In the realm of reinforcement learning (RL), accounting for risk is crucial
for making decisions under uncertainty, particularly in applications where
safety and reliability are paramount. In this paper, we introduce a general
framework on Risk-Sensitive Distributional Reinforcement Learning (RS-DisRL),
with static Lipschitz Risk Measures (LRM) and general function approximation.

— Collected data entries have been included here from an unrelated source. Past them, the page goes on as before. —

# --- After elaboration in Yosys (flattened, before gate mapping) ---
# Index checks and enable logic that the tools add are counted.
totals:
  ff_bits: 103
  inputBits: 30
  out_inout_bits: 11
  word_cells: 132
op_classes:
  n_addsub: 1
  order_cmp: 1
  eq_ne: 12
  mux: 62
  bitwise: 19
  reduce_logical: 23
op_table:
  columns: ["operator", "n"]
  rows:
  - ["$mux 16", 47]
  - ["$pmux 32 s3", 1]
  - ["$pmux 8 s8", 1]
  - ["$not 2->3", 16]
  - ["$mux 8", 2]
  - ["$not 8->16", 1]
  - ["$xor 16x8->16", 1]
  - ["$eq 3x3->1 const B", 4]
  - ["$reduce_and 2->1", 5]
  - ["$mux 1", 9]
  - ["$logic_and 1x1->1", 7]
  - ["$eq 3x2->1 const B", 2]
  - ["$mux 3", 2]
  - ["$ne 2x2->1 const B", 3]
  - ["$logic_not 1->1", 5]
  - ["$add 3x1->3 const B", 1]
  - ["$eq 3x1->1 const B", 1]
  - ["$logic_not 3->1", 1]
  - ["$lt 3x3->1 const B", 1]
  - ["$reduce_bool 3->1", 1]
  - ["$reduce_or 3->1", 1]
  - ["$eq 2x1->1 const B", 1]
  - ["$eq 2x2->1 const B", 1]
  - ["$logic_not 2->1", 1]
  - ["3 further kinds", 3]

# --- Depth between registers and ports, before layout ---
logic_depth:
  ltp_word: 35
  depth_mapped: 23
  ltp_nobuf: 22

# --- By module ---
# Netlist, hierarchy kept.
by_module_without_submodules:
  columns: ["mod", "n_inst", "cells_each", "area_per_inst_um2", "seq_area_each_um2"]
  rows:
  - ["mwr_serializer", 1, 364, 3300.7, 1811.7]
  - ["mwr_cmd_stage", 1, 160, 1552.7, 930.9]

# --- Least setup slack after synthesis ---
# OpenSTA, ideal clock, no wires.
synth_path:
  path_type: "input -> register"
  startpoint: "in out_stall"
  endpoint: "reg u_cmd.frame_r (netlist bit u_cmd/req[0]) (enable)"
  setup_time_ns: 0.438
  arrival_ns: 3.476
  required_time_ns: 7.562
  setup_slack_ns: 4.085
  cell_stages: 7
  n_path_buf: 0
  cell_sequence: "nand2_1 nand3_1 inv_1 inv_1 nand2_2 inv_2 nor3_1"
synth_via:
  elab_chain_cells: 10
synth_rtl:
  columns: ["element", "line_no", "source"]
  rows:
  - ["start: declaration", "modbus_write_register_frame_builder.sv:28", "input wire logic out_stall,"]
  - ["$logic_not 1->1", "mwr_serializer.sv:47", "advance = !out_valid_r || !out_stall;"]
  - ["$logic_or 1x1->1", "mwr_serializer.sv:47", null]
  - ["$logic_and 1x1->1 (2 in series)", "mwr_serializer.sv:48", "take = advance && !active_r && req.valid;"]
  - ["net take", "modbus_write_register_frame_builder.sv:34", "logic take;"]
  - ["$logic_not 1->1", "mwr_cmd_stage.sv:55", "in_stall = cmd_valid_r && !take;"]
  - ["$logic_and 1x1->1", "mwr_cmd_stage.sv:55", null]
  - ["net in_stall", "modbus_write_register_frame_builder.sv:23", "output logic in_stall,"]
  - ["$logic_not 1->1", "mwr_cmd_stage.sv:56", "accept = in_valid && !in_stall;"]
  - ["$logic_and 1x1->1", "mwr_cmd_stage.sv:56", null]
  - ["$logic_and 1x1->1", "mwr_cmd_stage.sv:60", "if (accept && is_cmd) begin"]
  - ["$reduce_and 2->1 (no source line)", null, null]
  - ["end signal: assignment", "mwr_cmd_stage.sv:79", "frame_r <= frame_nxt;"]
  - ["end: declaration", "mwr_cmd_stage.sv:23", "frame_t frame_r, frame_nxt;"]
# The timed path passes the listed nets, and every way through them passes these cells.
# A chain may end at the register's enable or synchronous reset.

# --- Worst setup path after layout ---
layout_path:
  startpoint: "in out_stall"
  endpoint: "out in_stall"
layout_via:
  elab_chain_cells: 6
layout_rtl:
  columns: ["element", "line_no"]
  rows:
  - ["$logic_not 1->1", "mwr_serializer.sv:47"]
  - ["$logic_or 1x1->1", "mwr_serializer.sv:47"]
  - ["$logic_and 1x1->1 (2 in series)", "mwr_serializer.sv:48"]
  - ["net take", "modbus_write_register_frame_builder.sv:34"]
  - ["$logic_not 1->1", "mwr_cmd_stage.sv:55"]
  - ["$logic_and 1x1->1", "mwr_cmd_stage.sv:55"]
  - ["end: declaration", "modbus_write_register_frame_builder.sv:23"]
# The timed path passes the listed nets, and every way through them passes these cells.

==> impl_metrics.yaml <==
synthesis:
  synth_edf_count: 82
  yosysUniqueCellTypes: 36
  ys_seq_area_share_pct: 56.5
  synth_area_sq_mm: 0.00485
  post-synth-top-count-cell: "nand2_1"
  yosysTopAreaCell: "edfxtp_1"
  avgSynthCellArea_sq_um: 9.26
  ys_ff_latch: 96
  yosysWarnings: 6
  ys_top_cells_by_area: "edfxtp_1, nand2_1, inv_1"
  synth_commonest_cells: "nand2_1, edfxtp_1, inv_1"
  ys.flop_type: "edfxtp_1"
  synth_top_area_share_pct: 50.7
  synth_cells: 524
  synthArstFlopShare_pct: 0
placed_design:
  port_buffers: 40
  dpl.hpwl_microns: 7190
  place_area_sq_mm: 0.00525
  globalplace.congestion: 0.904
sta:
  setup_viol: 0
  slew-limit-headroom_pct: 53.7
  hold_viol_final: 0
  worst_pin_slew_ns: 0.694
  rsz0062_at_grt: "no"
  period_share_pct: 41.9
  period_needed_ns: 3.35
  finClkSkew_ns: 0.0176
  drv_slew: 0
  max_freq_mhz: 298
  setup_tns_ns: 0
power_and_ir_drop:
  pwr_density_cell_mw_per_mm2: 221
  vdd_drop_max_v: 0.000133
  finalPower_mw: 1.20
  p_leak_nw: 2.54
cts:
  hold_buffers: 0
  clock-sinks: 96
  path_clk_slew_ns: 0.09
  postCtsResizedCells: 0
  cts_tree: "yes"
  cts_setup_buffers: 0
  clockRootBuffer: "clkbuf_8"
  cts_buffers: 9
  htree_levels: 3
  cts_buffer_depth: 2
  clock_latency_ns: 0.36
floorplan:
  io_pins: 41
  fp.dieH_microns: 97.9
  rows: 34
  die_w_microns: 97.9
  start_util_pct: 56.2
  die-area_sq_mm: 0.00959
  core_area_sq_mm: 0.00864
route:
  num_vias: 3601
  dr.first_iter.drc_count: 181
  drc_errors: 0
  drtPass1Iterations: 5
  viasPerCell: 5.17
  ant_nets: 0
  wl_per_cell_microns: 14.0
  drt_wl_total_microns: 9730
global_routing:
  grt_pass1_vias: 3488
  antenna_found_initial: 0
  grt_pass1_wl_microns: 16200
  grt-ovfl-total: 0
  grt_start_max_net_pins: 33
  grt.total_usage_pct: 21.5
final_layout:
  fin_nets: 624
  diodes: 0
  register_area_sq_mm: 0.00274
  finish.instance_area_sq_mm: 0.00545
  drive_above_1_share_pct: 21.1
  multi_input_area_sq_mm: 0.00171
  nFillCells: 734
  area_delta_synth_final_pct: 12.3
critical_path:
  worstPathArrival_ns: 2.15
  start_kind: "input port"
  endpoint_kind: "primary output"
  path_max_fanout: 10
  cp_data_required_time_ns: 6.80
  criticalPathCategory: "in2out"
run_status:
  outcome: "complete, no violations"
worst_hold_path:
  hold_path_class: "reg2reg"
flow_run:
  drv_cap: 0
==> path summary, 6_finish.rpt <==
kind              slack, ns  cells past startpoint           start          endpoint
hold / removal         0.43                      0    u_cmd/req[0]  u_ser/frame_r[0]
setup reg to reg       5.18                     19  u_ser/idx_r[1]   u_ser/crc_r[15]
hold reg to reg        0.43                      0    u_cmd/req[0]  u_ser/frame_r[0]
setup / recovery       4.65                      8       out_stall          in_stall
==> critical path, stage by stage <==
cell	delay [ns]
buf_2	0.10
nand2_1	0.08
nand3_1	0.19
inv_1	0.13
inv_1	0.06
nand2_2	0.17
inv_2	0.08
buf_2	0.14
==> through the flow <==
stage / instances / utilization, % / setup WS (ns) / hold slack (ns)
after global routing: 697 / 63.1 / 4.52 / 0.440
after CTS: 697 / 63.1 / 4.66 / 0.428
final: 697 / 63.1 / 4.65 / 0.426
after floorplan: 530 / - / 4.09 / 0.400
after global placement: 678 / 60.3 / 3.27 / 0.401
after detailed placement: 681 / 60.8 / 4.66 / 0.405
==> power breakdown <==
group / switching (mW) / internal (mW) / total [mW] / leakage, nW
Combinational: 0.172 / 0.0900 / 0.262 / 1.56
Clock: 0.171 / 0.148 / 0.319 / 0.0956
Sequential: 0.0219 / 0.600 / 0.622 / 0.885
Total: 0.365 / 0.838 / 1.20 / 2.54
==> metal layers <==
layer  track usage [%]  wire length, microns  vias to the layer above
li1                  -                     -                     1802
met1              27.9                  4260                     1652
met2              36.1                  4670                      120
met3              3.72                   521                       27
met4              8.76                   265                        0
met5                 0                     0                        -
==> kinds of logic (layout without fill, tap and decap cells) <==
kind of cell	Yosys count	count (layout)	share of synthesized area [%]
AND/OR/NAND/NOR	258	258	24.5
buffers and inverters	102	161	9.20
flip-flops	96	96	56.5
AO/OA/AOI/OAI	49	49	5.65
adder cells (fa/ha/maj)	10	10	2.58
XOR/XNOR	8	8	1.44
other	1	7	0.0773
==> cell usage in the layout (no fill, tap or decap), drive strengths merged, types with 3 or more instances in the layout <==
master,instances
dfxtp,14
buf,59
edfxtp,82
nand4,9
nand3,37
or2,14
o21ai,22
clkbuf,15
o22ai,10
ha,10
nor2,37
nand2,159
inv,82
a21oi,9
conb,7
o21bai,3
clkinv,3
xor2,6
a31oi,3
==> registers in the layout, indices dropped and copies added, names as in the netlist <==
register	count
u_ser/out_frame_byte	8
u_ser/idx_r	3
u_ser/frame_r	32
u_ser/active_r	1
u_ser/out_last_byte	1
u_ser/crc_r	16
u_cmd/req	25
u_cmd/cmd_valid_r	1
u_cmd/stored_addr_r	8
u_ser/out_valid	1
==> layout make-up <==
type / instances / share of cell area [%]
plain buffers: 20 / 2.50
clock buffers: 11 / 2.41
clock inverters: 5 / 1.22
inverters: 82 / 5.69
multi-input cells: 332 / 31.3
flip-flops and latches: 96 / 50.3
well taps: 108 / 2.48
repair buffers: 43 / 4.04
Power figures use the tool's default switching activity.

Our framework covers a broad class of risk-sensitive RL, and facilitates
analysis of the impact of estimation functions on the effectiveness of RSRL
strategies and evaluation of their sample complexity. We design two innovative
meta-algorithms: \texttt{RS-DisRL-M}, a model-based strategy for model-based
function approximation, and \texttt{RS-DisRL-V}, a model-free approach for
general value function approximation. With our novel estimation techniques via
Least Squares Regression (LSR) and Maximum Likelihood Estimation (MLE) in
distributional RL with augmented Markov Decision Process (MDP), we derive the
first $\widetilde{\mathcal{O}}(\sqrt{K})$ dependency of the regret upper bound
for RSRL with static LRM, marking a pioneering contribution towards
statistically efficient algorithms in this domain.

该研究介绍了一种风险敏感的分布式强化学习 (RS-DisRL) 框架，包括静态 Lipschitz 风险度量、泛函逼近等，用于分析评估 RSRL 策略的估计函数对其有效性和样本复杂度的影响，并设计了两种创新的元算法：面向基于模型的函数逼近的 RS-DisRL-M 和面向通用价值函数逼近的 RS-DisRL-V。通过利用最小二乘回归 (LSR) 和最大似然估计 (MLE) 的新颖估计技术，结合增强马尔可夫决策过程 (MDP) 中的分布式 RL，推导出了具有静态 Lipschitz 风险度量的 RSRL 的遗憾上界的首个 O (√K) 依赖关系，对这个领域中的统计有效算法做出了创新性贡献。